On admission child was given plan C for severe dehydration. Following that, zinc and ORS was added. IV amoxyclav was started in view of respiratory examination and chest x-ray findings. HRCT chest was advised in view of recurrent respiratory complaints with persistent consolidation in right paracardiac region in all chest x-rays taken in last 6 years. HRCT chest (fig. 4) showed multifocal area with ground glass attenuation in posterior segment of left upper lobe, superior segment of bilateral lower lobes, lingular lobe and in middle lobe suggestive of multifocal patchy pneumonitis. Diffuse cystic bronchiectatic changes in right lung. Child improved with a course of 1st line antibiotics.

Discussion:

These cases show the varied ways of presentations of bronchiectasis in children.Bronchiectasis continues to be a clinically significant disease in the developing countries in spite of the advent of antibiotic therapy. Advances in radiologic imaging with HRCT, improved the recognition of early disease and can be useful in evaluating the type, the extent and the distribution of bronchiectasis. Cylindrical bronchiectasis is the mild form of the disease, varicose bronchiectasis being more severe type and cystic form is the most severe type. The vicious cycle of chronic infection and damage to the airways leads to increasingly severe symptoms, physiological impairment manifesting as ventilatory defects, abnormalities in gas exchange and hemodynamic consequences of development of pulmonary hypertension, RV dysfunction and corpulmonale.( 4,7)

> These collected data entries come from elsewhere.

==> src/rtl/control_unit_risc.sv <==
// control_unit_risc: instruction-sequencing FSM for the RISC SPM, one micro-step per clock.
// Outputs are purely combinational from state, instruction and zero.
module control_unit_risc #(
    parameter int word_size = 8,
    parameter int op_size   = 4,
    parameter int sel1_size = 3,
    parameter int sel2_size = 2
) (
    input  logic                 clk,
    input  logic                 rst,
    input  logic [word_size-1:0] instruction,
    input  logic                 zero,
    output logic [op_size-1:0]   sel_alu,
    output logic [sel1_size-1:0] sel_bus_1_mux,
    output logic [sel2_size-1:0] sel_bus_2_mux,
    output logic [3:0]           load_R,
    output logic                 load_PC,
    output logic                 inc_PC,
    output logic                 load_IR,
    output logic                 load_Add_R,
    output logic                 load_Reg_Y,
    output logic                 load_Reg_Z,
    output logic                 write,
    output logic                 instr_done,
    output logic                 halted
);
    localparam logic [op_size-1:0] NOP = 0, ADD = 1, SUB = 2, AND = 3, NOT = 4,
                                   RD = 5, WR = 6, BR = 7, BRZ = 8;
    localparam logic [sel1_size-1:0] bus1_pc  = sel1_size'(4);
    localparam logic [sel2_size-1:0] bus2_alu = sel2_size'(0);
    localparam logic [sel2_size-1:0] bus2_mem = sel2_size'(2);

    typedef enum logic [3:0] {
        S_idle, S_fet1, S_fet2, S_dec, S_ex1, S_rd1, S_rd2,
        S_wr1, S_wr2, S_br1, S_br2, S_halt
    } state_t;

    state_t state, next_state;
    logic [op_size-1:0] opcode;
    logic [1:0] src, dest;

    assign opcode = instruction[word_size-1:word_size-op_size];
    assign src    = instruction[3:2];
    assign dest   = instruction[1:0];

    always_ff @(posedge clk or negedge rst) begin
        if (!rst) state <= S_idle;
        else      state <= next_state;
    end

    always_comb begin
        next_state = state;
        case (state)
            S_idle: next_state = S_fet1;
            S_fet1: next_state = S_fet2;
            S_fet2: next_state = S_dec;
            S_dec:
                case (opcode)
                    NOP, NOT:      next_state = S_fet1;
                    ADD, SUB, AND: next_state = S_ex1;
                    RD:            next_state = S_rd1;
                    WR:            next_state = S_wr1;
                    BR:            next_state = S_br1;
                    BRZ:           next_state = zero ? S_br1 : S_fet1;
                    default:       next_state = S_halt;
                endcase
            S_rd1: next_state = S_rd2;
            S_wr1: next_state = S_wr2;
            S_br1: next_state = S_br2;
            S_ex1, S_rd2, S_wr2, S_br2: next_state = S_fet1;
            default: next_state = state;
        endcase
    end

    always_comb begin
        sel_alu       = NOP;
        sel_bus_1_mux = bus1_pc;
        sel_bus_2_mux = bus2_alu;
        load_R        = 4'b0000;
        load_PC       = 1'b0;
        inc_PC        = 1'b0;
        load_IR       = 1'b0;
        load_Add_R    = 1'b0;
        load_Reg_Y    = 1'b0;
        load_Reg_Z    = 1'b0;
        write         = 1'b0;
        instr_done    = 1'b0;
        halted        = 1'b0;
        case (state)
            S_fet1: load_Add_R = 1'b1;
            S_fet2: begin
                sel_bus_2_mux = bus2_mem;
                load_IR       = 1'b1;
                inc_PC        = 1'b1;
            end
            S_dec:
                case (opcode)
                    NOP: instr_done = 1'b1;
                    ADD, SUB, AND: begin
                        sel_bus_1_mux = sel1_size'(src);
                        load_Reg_Y    = 1'b1;
                    end
                    NOT: begin
                        sel_bus_1_mux = sel1_size'(src);
                        sel_alu       = NOT;
                        load_R        = 4'b0001 << dest;
                        load_Reg_Z    = 1'b1;
                        instr_done    = 1'b1;
                    end
                    RD, WR, BR: load_Add_R = 1'b1;
                    // untaken BRZ still has to step PC over its address word
                    BRZ: begin
                        load_Add_R = zero;
                        inc_PC     = !zero;
                        instr_done = !zero;
                    end
                    default: ;
                endcase
            S_ex1: begin
                sel_bus_1_mux = sel1_size'(dest);
                sel_alu       = opcode;
                load_R        = 4'b0001 << dest;
                load_Reg_Z    = 1'b1;
                instr_done    = 1'b1;
            end
            S_rd1, S_wr1: begin
                sel_bus_2_mux = bus2_mem;
                load_Add_R    = 1'b1;
                inc_PC        = 1'b1;
            end
            S_rd2: begin
                sel_bus_2_mux = bus2_mem;
                load_R        = 4'b0001 << dest;
                instr_done    = 1'b1;
            end
            S_wr2: begin
                sel_bus_1_mux = sel1_size'(src);
                write         = 1'b1;
                instr_done    = 1'b1;
            end
            S_br1: begin
                sel_bus_2_mux = bus2_mem;
                load_Add_R    = 1'b1;
            end
            S_br2: begin
                sel_bus_2_mux = bus2_mem;
                load_PC       = 1'b1;
                instr_done    = 1'b1;
            end
            S_halt: halted = 1'b1;
            default: ;
        endcase
    end
endmodule

==> config.mk <==
export PLATFORM = sky130hd
export DESIGN_NAME = control_unit_risc
export DESIGN_NICKNAME = d
export VERILOG_FILES = /design/src/rtl/control_unit_risc.sv
export SDC_FILE = /design/constraint.sdc
export NUM_CORES = 1
export LEC_CHECK = 0
export ABC_AREA = 1
export CORE_MARGIN = 1
export CORE_UTILIZATION = 33
export DETAILED_ROUTE_END_ITERATION = 8
export HOLD_SLACK_MARGIN = 0.15
export PLACE_DENSITY = 0.76
export SLEW_MARGIN = 40
export SYNTH_ARGS = -nofsm -noshare
export SYNTH_HDL_FRONTEND = slang
export SYNTH_SLANG_ARGS = --single-unit
==> constraint.sdc <==
create_clock -name clk -period 1.3 [get_ports clk]
set_input_delay 0.39 -clock clk [delete_from_list [all_inputs] [get_ports clk]]
set_output_delay 0.39 -clock clk [all_outputs]
set_load 0.01 [all_outputs]
==> metrics.md, run 1 <==
| Metric | Value |
|---|---|
| Outcome | complete, but fails checks |
| Failing checks | setup timing |
| Total track usage | 32.1% |
| VDD IR max | 433 uV |
| Drt via density | 5.13 |
| Post-synth cell types | 23 |
| Worst setup margin | -0.628 ns |
| I/O pin count | 33 |
| CTS tree | done |
| Setup crit end kind | output pin |
| Sw frac | 28.1% |
| Fin nets | 203 |
| Initial antenna violation count | 0 |
| Area Overhead vs Synth | 148% |
| Complex-gate fraction of the synthesized area | 12.5% |
| Root Driver | clkbuf_4 |
| Cell Pwr Density | 262 nW/um^2 |
| WL/cell | 16.6 um |
| Simple-gate share of the synthesized area | 57.6% |
| Die height | 45.0 um |
| XOR/XNOR Fraction of Synth Area | 0% |
| CP startpoint kind | flop |
| Vias in the first global route | 1064 |
| Antenna Nets Post-Route | 0 |
| Clk pwr share | 36.5% |
| Htree depth | 1 |
| Seq pwr share | 31.6% |
| Crit path max fanout | 3 |
| Placed Cells | 193 |
| Drt first-iter violations | 44 |
| Mux share of post-synthesis cell area | 0% |
| Post-synthesis sequential area ratio | 16.4% |
| Rows | 15 |
| Yosys reg bits | 4 |
| Fin. Hold Viols | 0 |
| Pre-CTS WS | -1.21 ns |
| Share of cells above drive strength 1 | 70.0% |
| Cell-internal power | 0.285 mW |
| First-pass GRT wire length | 4.66 mm |
| DP Wirelength | 1.79 mm |
| Setup CP Type | reg -> out |
| Total of max-cap violations | 0 |
| Final period util | 148% |
| # clock sinks | 4 |
| Clock Pin Slew Worst Setup and Hold Paths | 0.03 ns |
| Pin count of the biggest net entering global routing | 9 |
| CTS Buf Count | 3 |
| Hold Crit Class | in -> async |
| Max Slew Vio Count | 0 |
| Die Wd | 45.0 um |
| Grt ovf | 0 |
| Port-buffer cells | 31 |
| Combinational power share | 32.0% |
| Core ar. | 1730 sq um |
| Min Tclk post-route | 1.93 ns |
| Routability cong. | 0.890 |
| CP arrival | 1.54 ns |
| Initial Util | 35.4% |
| Fmax achieved | 519 MHz |
| Via Count | 1104 |
| Skew final | 0.00146 ns |
| Drt total wl | 3.56 mm |
| # diodes | 0 |
| DRT Pass-1 Iters | 4 |
| Drt drc | 0 |
| Synth warn | 0 |
| Largest family of logic cells by synthesized area | simple AND/OR/NAND/NOR gates |
| DIE AREA | 2030 sq um |
| Leakage power | 0.810 nW |
| Final setup viols | 23 |
| NetSw | 0.111 mW |
| Worst-Skew Late Latency | 0.23 ns |
| Synthesized instance count | 110 |
| Req. time, crit path | 0.91 ns |
| Synth Area in Adders | 0% |
| Top flop regs | state (4) |
| RSZ-0062 raised after global routing | true |
| Avg Cell Area, Syn | 5.55 sq um |
| Cell Area, Synth | 611 sq um |
| Clk buf depth | 2 |
| Fin cells | 215 |
| Synthesized Nets | 121 |
| Max FFs per register | 4 |
| PnR Total Power | 0.397 mW |
| Top reg by flops | state |
-- cells in the final DEF (no fill, tap or decap), drive strengths merged --
cell type	Yosys	final
o211ai	2	2
nand3	13	13
o2111ai	1	1
nor2	22	22
buf	1	68
nand2	36	36
o21ai	4	4
o22ai	1	1
o31ai	1	1
clkdlybuf4s50	0	5
nand4	1	1
a21oi	3	3
nor4	1	1
clkbuf	0	4
dfrtp	4	4
conb	1	1
inv	19	19
dlygate4sd2	0	1
clkdlybuf4s15	0	3
-- worst paths after layout --
kind	depth (start not counted)	slack, ns	from	to
max	8	-0.63	state[2]	load_R[3]
min	1	0.36	rst	state[0]
max reg2reg	10	-0.10	state[2]	state[1]
min reg2reg	3	0.74	state[3]	state[3]
max in group asynchronous	1	0.76	rst	state[1]
min in group clk	5	0.67	instruction[7]	state[3]
-- synthesized netlist by cell type --
cell	count	area, sq um
buf_4	1	7.51
inv_1	16	60.1
o22ai_1	1	6.26
o2111ai_1	1	8.76
nor2_4	1	11.3
a21oi_1	3	15.0
conb_1	1	3.75
dfrtp_1	4	100
o31ai_1	1	7.51
nand3_4	1	17.5
nand2_2	4	25.0
nor4_1	1	6.26
nand4_1	1	6.26
nor2_8	1	20.0
nand2_4	1	11.3
o21ai_2	1	8.76
inv_2	3	11.3
o21ai_0	3	15.0
nor2_1	19	71.3
nand2_1	31	116
o211ai_1	2	15.0
nor2_2	1	6.26
nand3_1	12	60.1
-- critical path, stage by stage (launching register included) --
cell     delay [ns]
dfrtp_1        0.42
inv_2          0.12
nand2_4        0.08
nor2_8         0.13
nand3_4        0.10
o21ai_4        0.09
nand2_2        0.11
nor2_2         0.10
buf_2          0.15
-- power groups by stage --
| stage | registers (mW) | clock network (mW) | logic [mW] |
|---|---|---|---|
| 6_report | 0.125 | 0.145 | 0.127 |
| 5_1_grt | 0.125 | 0.160 | 0.133 |
| 4_1_cts | 0.125 | 0.155 | 0.116 |
| 3_5_place_dp | 0.127 | 0 | 0.0997 |
| 3_3_place_gp | 0.127 | 0 | 0.0970 |
| 2_1_floorplan | 0.127 | 0 | 0.0369 |
-- final cells by class --
cell class | count | area, sq um
Timing Repair Buffer | 78 | 628
Fill cell | 85 | 211
Sequential cell | 4 | 103
Inverter | 19 | 78.8
Clock buffer | 3 | 22.5
Multi-Input combinational cell | 86 | 652
Tap cell | 25 | 31.3
-- cell families after synthesis --
family | after synthesis
and+or+nand+nor | 73
buffers and inverters | 20
DFF | 4
other | 1
AOI/OAI and AO/OA | 12
-- routing by layer --
metal / share of wire (%) / GRT usage, % / up-vias
met5: 0 / 0 / -
met1: 38 / 37.3 / 513
met2: 50 / 55.1 / 64
li1: - / - / 509
met3: 7.8 / 4.80 / 18
met4: 4.5 / 19.4 / 0
-- stage by stage --
stage	setup TNS, ns	util [%]	cell area, sq um	hold WS (ns)
6_report	-10.79	87.8	1520	0.363
5_1_grt	-11.70	87.8	1520	0.374
4_1_cts	-9.21	84.1	1450	0.353
3_5_place_dp	-21.01	70.4	1210	0.601
3_3_place_gp	-20.34	70.4	1210	0.595
2_1_floorplan	-1.48	-	671	0.0944
-- repair_timing --
action,CTS,global route
endpoints found under the setup margin,25,24
hold buffers,0,0
setup buffers,16,4
pin swaps,18,11
resized for setup,145,16
No activity file was read; power rests on OpenSTA's default activity.
==> run 2, diff against run 1 <==
CTS_CLUSTER_DIAMETER = 200   (was not set)
==> results of run 2 <==
No change in the layout: final DEF, timing and power equal those of run 1.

Pulmonary hypoplasia is a developmental anomaly, characterized by underdevelopment of lower respiratory tract. Thoracic congenital malformations may go unnoticed sometimes until late childhood or adulthood as they may remain asymptomatic in early life as it is detected late even in our first case.

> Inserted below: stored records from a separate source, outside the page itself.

**config.mk**
```make
export PLATFORM = sky130hd
export DESIGN_NAME = mem_arbiter_flat
export DESIGN_NICKNAME = d
export VERILOG_FILES = /design/src/rtl/mem_arbiter_if.sv /design/src/rtl/mem_arbiter.sv /design/src/flat_wrapper.sv
export SDC_FILE = /design/constraint.sdc
export NUM_CORES = 1
export LEC_CHECK = 0
export BUFFER_PORTS_ARGS = -buffer_cell sky130_fd_sc_hd__buf_2
export CORE_AREA = 2 2 106 108
export DETAILED_ROUTE_END_ITERATION = 6
export DIE_AREA = 0 0 108 110
export PLACE_DENSITY = 0.58
export REMOVE_ABC_BUFFERS = 1
export SETUP_SLACK_MARGIN = 0.4
export SYNTH_ARGS = -nofsm -noshare
export SYNTH_HDL_FRONTEND = slang
export SYNTH_SLANG_ARGS = --single-unit
```
**constraint.sdc**
```tcl
create_clock -name clk -period 4.8 [get_ports clk]
set_clock_uncertainty 0.1 [all_clocks]
set_input_delay 0.96 -clock clk [delete_from_list [all_inputs] [get_ports clk]]
set_output_delay 0.96 -clock clk [all_outputs]
set_load 0.02 [all_outputs]
```
File: config.mk
export PLATFORM = sky130hd
export DESIGN_NAME = shift_seq_ctrl
export DESIGN_NICKNAME = d
export VERILOG_FILES = /design/src/rtl/shift_seq_ctrl.sv
export SDC_FILE = /design/constraint.sdc
export NUM_CORES = 1
export LEC_CHECK = 0
export ABC_CLOCK_PERIOD_IN_PS = 2350
export BUFFER_PORTS_ARGS = -buffer_cell sky130_fd_sc_hd__buf_2
export CORE_MARGIN = 4
export CORE_UTILIZATION = 38
export DETAILED_ROUTE_END_ITERATION = 6
export GPL_ROUTABILITY_DRIVEN = 0
export PLACE_DENSITY_LB_ADDON = 0.2
export SLEW_MARGIN = 20
export SYNTH_ARGS = -nofsm -noshare
export SYNTH_HDL_FRONTEND = slang
export SYNTH_SLANG_ARGS = --single-unit
File: constraint.sdc
create_clock -name clk -period 2.35 [get_ports clk]
set_clock_uncertainty 0.1 [all_clocks]
set_input_delay 0.47 -clock clk [delete_from_list [all_inputs] [get_ports clk]]
set_output_delay 0.47 -clock clk [all_outputs]
set_load 0.02 [all_outputs]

As reported in our case series a child with bronchiectasis can have a wide variety of presentation like chronic cough with or without expectoration & occasional haemoptysis, intermittent fever, breathlessness, weight loss and intermittent worsening of symptoms because of recurrent infections. These children are commonly misdiagnosed as pulmonary tuberculosis in early stages in our country. So whenever a child presents with variable findings on chest auscultation like wheezing, crepetations & bronchial breathing one should always consider a possibility of bronchiectasis. There is a strong association between bronchiectasis and repeated episodes of pneumonia in such children. Thus this study helps us to have an open outlook while we diagnose a child who comes with similar complaints.